Begin with the first line of the entries below and reproduce each line exactly, ending with the line that holds "localparam logic [15:0]".

(Stored items)
————————

==> src/vc_arb_pkg.sv <==
// constants for the vc arbitration status and capability register block
// assumes config accesses arrive as dword-aligned extended offsets
package vc_arb_pkg;
  localparam int unsigned ADDR_W = 12;
  localparam logic [11:0] CTRL_OFFSET = 12'h15C;
  localparam logic [11:0] STATE_OFFSET = 12'h15E;
  localparam logic [11:0] CAP_OFFSET = 12'h160;
  localparam logic [11:0] CTRL_DWORD = 12'h15C;
  localparam int unsigned APPLY_BIT = 0;
  localparam int unsigned CHANGED_BIT = 0;
  localparam int unsigned STATE_LANE = 16;
  localparam logic [15:0] STATE_RESET = 16'h0000;
  localparam logic [31:0] CAP_VALUE = 32'h0000_0001;
  localparam logic [7:0] PORT_TABLE_LOCATION = 8'h00;
  localparam logic [6:0] TIME_SLOT_LIMIT = 7'h00;
  localparam logic [7:0] PORT_SCHEME_SUPPORT = 8'h01;
  localparam logic [3:0] REFRESH_CYCLES = 4'h4;
  typedef enum logic [1:0] {IDLE, COPYING} refresh_state_t;
endpackage : vc_arb_pkg

==> src/cfg_if.sv <==
// carrier between the register block and its refresh sequencer
// assumes both ends share i_core_clk
`timescale 1ns/1ps
interface cfg_if;
  logic apply_pulse;
  logic refresh_done;
  logic refresh_busy;
  modport regs (output apply_pulse, input refresh_done, input refresh_busy);
  modport seq (input apply_pulse, output refresh_done, output refresh_busy);
endinterface : cfg_if

==> src/vc_table_refresh.sv <==
// copies the config arbitration table into the working tables
// assumes apply requests come as one-cycle pulses
`timescale 1ns/1ps
module vc_table_refresh
  import vc_arb_pkg::*;
(
  input wire logic i_core_clk, // core clock
  input wire logic i_arst_n, // async reset, active low
  cfg_if.seq cfg, // request and completion
  output logic o_copy_en // working-table copy strobe
);
  typedef struct packed {
    refresh_state_t st;
    logic [3:0] cnt;
    logic done;
  } seq_t;
  seq_t s, next_s;
  always_comb begin
    next_s = s;
    next_s.done = 1'b0;
    unique case (s.st)
      IDLE: if (cfg.apply_pulse) begin
        next_s.st = COPYING;
        next_s.cnt = REFRESH_CYCLES;
      end
      COPYING: if (s.cnt == 4'h1) begin
        next_s.st = IDLE;
        next_s.done = 1'b1;
      end else begin
        next_s.cnt = s.cnt - 4'h1;
      end
    endcase
  end
  always_ff @(posedge i_core_clk or negedge i_arst_n) begin
    if (!i_arst_n) begin
      s <= '{st: IDLE, cnt: 4'h0, done: 1'b0};
    end else begin
      s <= next_s;
    end
  end
  assign cfg.refresh_done = s.done;
  assign cfg.refresh_busy = (s.st == COPYING);
  assign o_copy_en = (s.st == COPYING);
  // done is registered, so it shows one edge after the last copy cycle
  a_refresh_length: assert property (@(posedge i_core_clk) disable iff (!i_arst_n)
    (s.st == IDLE && cfg.apply_pulse) |-> ##5 s.done)
    else $error("refresh length wrong");
endmodule : vc_table_refresh

==> src/vc_arbitration_status_capability_regs.sv <==
// port_vc_state, vc0 resource capability and the control apply strobe
// assumes one config access per cycle, dword address, byte enables
// Summary of operation
// - port vc state is read-only, 16 bits at 15Eh, resets to zero
// - state bits 15:1 always read zero
// - changed flag sets whenever any arbitration table entry is written
// - changed flag clears only after a requested refresh has completed
// - writing one to apply bit at 15Ch starts refresh unless one is already running; bit reads zero
// - vc0 resource capability is read-only at 160h, fixed 0000_0001h
// - port table location bits 31:24 read 00h
// - capability bit 23 reads zero
// - time slot limit bits 22:16 read zero
// - snoop refusal bit 15 reads zero
// - advanced packet only bit 14 reads zero
// - capability bits 13:8 read zero
// - scheme support field: one bit per arbitration scheme
// - scheme support field returns 01h, fixed round-robin only
`timescale 1ns/1ps
module vc_arbitration_status_capability_regs
(
  input wire logic i_core_clk, // core clock, 100 MHz
  input wire logic i_arst_n, // async reset, active low
  input wire logic i_cfg_rd, // config read strobe
  input wire logic i_cfg_wr, // config write strobe
  input wire logic [vc_arb_pkg::ADDR_W-1:0] i_cfg_addr, // dword-aligned offset
  input wire logic [3:0] i_cfg_be, // byte enables
  input wire logic [31:0] i_cfg_wdata, // write data
  input wire logic i_table_write, // an arbitration table entry was written
  output logic [31:0] o_cfg_rdata, // read data, one cycle after read
  output logic o_cfg_rvalid, // read data valid pulse
  output logic o_copy_en // working tables being loaded
);
  import vc_arb_pkg::*;
  typedef struct packed {
    logic changed;
    logic pending;
    logic [31:0] rdata;
    logic rvalid;
    logic copy_en;
  } regs_t;
  regs_t r, next_r;
  cfg_if cfg ();
  logic copy_en_w;
  logic apply;
  logic [31:0] cap_word;
  assign cap_word = {PORT_TABLE_LOCATION, 1'b0, TIME_SLOT_LIMIT,
                     1'b0, 1'b0, 6'h00, PORT_SCHEME_SUPPORT};
  // write to control dword, byte lane 0, bit 0 set requests a refresh
  assign apply = i_cfg_wr && i_cfg_addr == CTRL_DWORD && i_cfg_be[0]
                 && i_cfg_wdata[APPLY_BIT];
  assign cfg.apply_pulse = apply;
  vc_table_refresh u_refresh (
    .i_core_clk(i_core_clk),
    .i_arst_n(i_arst_n),
    .cfg(cfg.seq),
    .o_copy_en(copy_en_w)
  );
  always_comb begin
    next_r = r;
    next_r.rvalid = i_cfg_rd;
    next_r.copy_en = copy_en_w;
    // a refresh only clears the flag if it was asked for
    if (apply) begin
      next_r.pending = 1'b1;
    end else if (cfg.refresh_done) begin
      next_r.pending = 1'b0;
    end
    if (cfg.refresh_done && r.pending) begin
      next_r.changed = 1'b0;
    end
    // a table write in the same cycle as completion wins
    if (i_table_write) begin
      next_r.changed = 1'b1;
    end
    next_r.rdata = 32'h0000_0000;
    if (i_cfg_rd) begin
      unique case (i_cfg_addr)
        CTRL_DWORD: next_r.rdata = {15'h0000, r.changed, 16'h0000};
        CAP_OFFSET: next_r.rdata = cap_word;
        default: next_r.rdata = 32'h0000_0000;
      endcase
    end
  end
  always_ff @(posedge i_core_clk or negedge i_arst_n) begin
    if (!i_arst_n) begin
      r <= '{changed: STATE_RESET[CHANGED_BIT], pending: 1'b0, rdata: 32'h0000_0000,
             rvalid: 1'b0, copy_en: 1'b0};
    end else begin
      r <= next_r;
    end
  end
  assign o_cfg_rdata = r.rdata;
  assign o_cfg_rvalid = r.rvalid;
  assign o_copy_en = r.copy_en;

  // capability word: every field is a fixed constant
  a_cap_fixed: assert property (@(posedge i_core_clk) disable iff (!i_arst_n)
    (i_cfg_rd && i_cfg_addr == CAP_OFFSET)
    |=> o_cfg_rdata == 32'h0000_0001)
    else $error("capability value wrong");
  a_cap_location: assert property (@(posedge i_core_clk) disable iff (!i_arst_n)
    (i_cfg_rd && i_cfg_addr == CAP_OFFSET)
    |=> o_cfg_rdata[31:24] == 8'h00)
    else $error("port table location not zero");
  a_cap_bit23: assert property (@(posedge i_core_clk) disable iff (!i_arst_n)
    (i_cfg_rd && i_cfg_addr == CAP_OFFSET)
    |=> o_cfg_rdata[23] == 1'b0)
    else $error("capability bit 23 set");
  a_cap_slots: assert property (@(posedge i_core_clk) disable iff (!i_arst_n)
    (i_cfg_rd && i_cfg_addr == CAP_OFFSET)
    |=> o_cfg_rdata[22:16] == 7'h00)
    else $error("time slot limit not zero");
  a_cap_snoop: assert property (@(posedge i_core_clk) disable iff (!i_arst_n)
    (i_cfg_rd && i_cfg_addr == CAP_OFFSET)
    |=> o_cfg_rdata[15] == 1'b0)
    else $error("snoop refusal bit set");
  a_cap_packet_only: assert property (@(posedge i_core_clk) disable iff (!i_arst_n)
    (i_cfg_rd && i_cfg_addr == CAP_OFFSET)
    |=> o_cfg_rdata[14] == 1'b0)
    else $error("advanced packet only bit set");
  a_cap_reserved: assert property (@(posedge i_core_clk) disable iff (!i_arst_n)
    (i_cfg_rd && i_cfg_addr == CAP_OFFSET)
    |=> o_cfg_rdata[13:8] == 6'h00)
    else $error("capability reserved bits set");
  a_cap_schemes: assert property (@(posedge i_core_clk) disable iff (!i_arst_n)
    (i_cfg_rd && i_cfg_addr == CAP_OFFSET)
    |=> o_cfg_rdata[7:6] == 2'b00)
    else $error("reserved scheme bits set");
  a_cap_round_robin: assert property (@(posedge i_core_clk) disable iff (!i_arst_n)
    (i_cfg_rd && i_cfg_addr == CAP_OFFSET)
    |=> o_cfg_rdata[7:0] == 8'h01)
    else $error("scheme support not round-robin only");
  a_cap_not_written: assert property (@(posedge i_core_clk) disable iff (!i_arst_n)
    (i_cfg_wr && i_cfg_addr == CAP_OFFSET) ##2 (i_cfg_rd && i_cfg_addr == CAP_OFFSET)
    |=> o_cfg_rdata == 32'h0000_0001)
    else $error("capability changed by write");

  // shared control and state dword, read timing
  a_state_reserved: assert property (@(posedge i_core_clk) disable iff (!i_arst_n)
    (i_cfg_rd && i_cfg_addr == CTRL_DWORD)
    |=> o_cfg_rdata[31:17] == 15'h0000)
    else $error("state reserved bits set");
  a_apply_reads_zero: assert property (@(posedge i_core_clk) disable iff (!i_arst_n)
    (i_cfg_rd && i_cfg_addr == CTRL_DWORD)
    |=> o_cfg_rdata[0] == 1'b0)
    else $error("apply bit read back");
  a_ctrl_half_zero: assert property (@(posedge i_core_clk) disable iff (!i_arst_n)
    (i_cfg_rd && i_cfg_addr == CTRL_DWORD)
    |=> o_cfg_rdata[15:0] == 16'h0000)
    else $error("control half not zero");
  a_read_visible: assert property (@(posedge i_core_clk) disable iff (!i_arst_n)
    (i_cfg_rd && i_cfg_addr == CTRL_DWORD)
    |=> o_cfg_rdata[16] == $past(r.changed))
    else $error("state read mismatch");
  a_rvalid_timing: assert property (@(posedge i_core_clk) disable iff (!i_arst_n)
    i_cfg_rd
    |=> o_cfg_rvalid)
    else $error("read answer late");
  a_rvalid_pulse: assert property (@(posedge i_core_clk) disable iff (!i_arst_n)
    !i_cfg_rd
    |=> !o_cfg_rvalid)
    else $error("read valid without read");
  a_rdata_idle: assert property (@(posedge i_core_clk) disable iff (!i_arst_n)
    !i_cfg_rd
    |=> o_cfg_rdata == 32'h0000_0000)
    else $error("read data not zero when idle");
  a_unmapped_zero: assert property (@(posedge i_core_clk) disable iff (!i_arst_n)
    (i_cfg_rd && i_cfg_addr != CTRL_DWORD && i_cfg_addr != CAP_OFFSET)
    |=> o_cfg_rdata == 32'h0000_0000)
    else $error("unmapped read not zero");

  // changed flag: set by table writes, cleared only by a requested refresh
  a_flag_sets: assert property (@(posedge i_core_clk) disable iff (!i_arst_n)
    i_table_write
    |=> r.changed)
    else $error("changed flag not set");
  a_flag_holds: assert property (@(posedge i_core_clk) disable iff (!i_arst_n)
    (r.changed && !(cfg.refresh_done && r.pending))
    |=> r.changed)
    else $error("changed flag cleared early");
  a_flag_clears: assert property (@(posedge i_core_clk) disable iff (!i_arst_n)
    (r.changed && apply && !i_table_write) ##1 (!i_table_write)[*6]
    |-> !r.changed)
    else $error("changed flag not cleared");
  a_flag_fall_cause: assert property (@(posedge i_core_clk) disable iff (!i_arst_n)
    $fell(r.changed)
    |-> ($past(cfg.refresh_done) && $past(r.pending)))
    else $error("changed flag cleared without refresh");
  a_pending_on_apply: assert property (@(posedge i_core_clk) disable iff (!i_arst_n)
    apply
    |=> r.pending)
    else $error("refresh request not remembered");
  a_pending_clears: assert property (@(posedge i_core_clk) disable iff (!i_arst_n)
    (cfg.refresh_done && !apply)
    |=> !r.pending)
    else $error("refresh request not retired");
  a_read_no_effect: assert property (@(posedge i_core_clk) disable iff (!i_arst_n)
    (i_cfg_rd && !i_table_write && !cfg.refresh_done)
    |=> r.changed == $past(r.changed))
    else $error("read disturbed flag");
  a_write_no_effect: assert property (@(posedge i_core_clk) disable iff (!i_arst_n)
    (i_cfg_wr && !i_table_write && !cfg.refresh_done)
    |=> r.changed == $past(r.changed))
    else $error("write disturbed flag");

  // refresh launch and working-table copy strobe
  a_apply_starts: assert property (@(posedge i_core_clk) disable iff (!i_arst_n)
    (apply && !cfg.refresh_busy)
    |=> cfg.refresh_busy)
    else $error("refresh not started");
  a_partial_write: assert property (@(posedge i_core_clk) disable iff (!i_arst_n)
    (i_cfg_wr && !(i_cfg_be[0] && i_cfg_wdata[APPLY_BIT]) && !cfg.refresh_busy)
    |=> !cfg.refresh_busy)
    else $error("refresh started without apply");
  a_copy_on_busy: assert property (@(posedge i_core_clk) disable iff (!i_arst_n)
    cfg.refresh_busy
    |=> o_copy_en)
    else $error("copy strobe missing");
  a_copy_off_idle: assert property (@(posedge i_core_clk) disable iff (!i_arst_n)
    !cfg.refresh_busy
    |=> !o_copy_en)
    else $error("copy strobe without refresh");

  c_table_write: cover property (@(posedge i_core_clk) i_table_write);
  c_refresh: cover property (@(posedge i_core_clk) r.changed ##1 apply ##[1:8] !r.changed);
  c_cap_read: cover property (@(posedge i_core_clk) i_cfg_rd && i_cfg_addr == CAP_OFFSET);
  c_set_wins: cover property (@(posedge i_core_clk)
    i_table_write && cfg.refresh_done && r.pending);
  c_partial_write: cover property (@(posedge i_core_clk)
    i_cfg_wr && !i_cfg_be[0] && i_cfg_wdata[APPLY_BIT]);
endmodule : vc_arbitration_status_capability_regs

————————

Written solution:
==> src/vc_arb_pkg.sv <==
// constants for the vc arbitration status and capability register block
// assumes config accesses arrive as dword-aligned extended offsets
package vc_arb_pkg;
  localparam int unsigned ADDR_W = 12;
  localparam logic [11:0] CTRL_OFFSET = 12'h15C;
  localparam logic [11:0] STATE_OFFSET = 12'h15E;
  localparam logic [11:0] CAP_OFFSET = 12'h160;
  localparam logic [11:0] CTRL_DWORD = 12'h15C;
  localparam int unsigned APPLY_BIT = 0;
  localparam int unsigned CHANGED_BIT = 0;
  localparam int unsigned STATE_LANE = 16;
  localparam logic [15:0] STATE_RESET = 16'h0000;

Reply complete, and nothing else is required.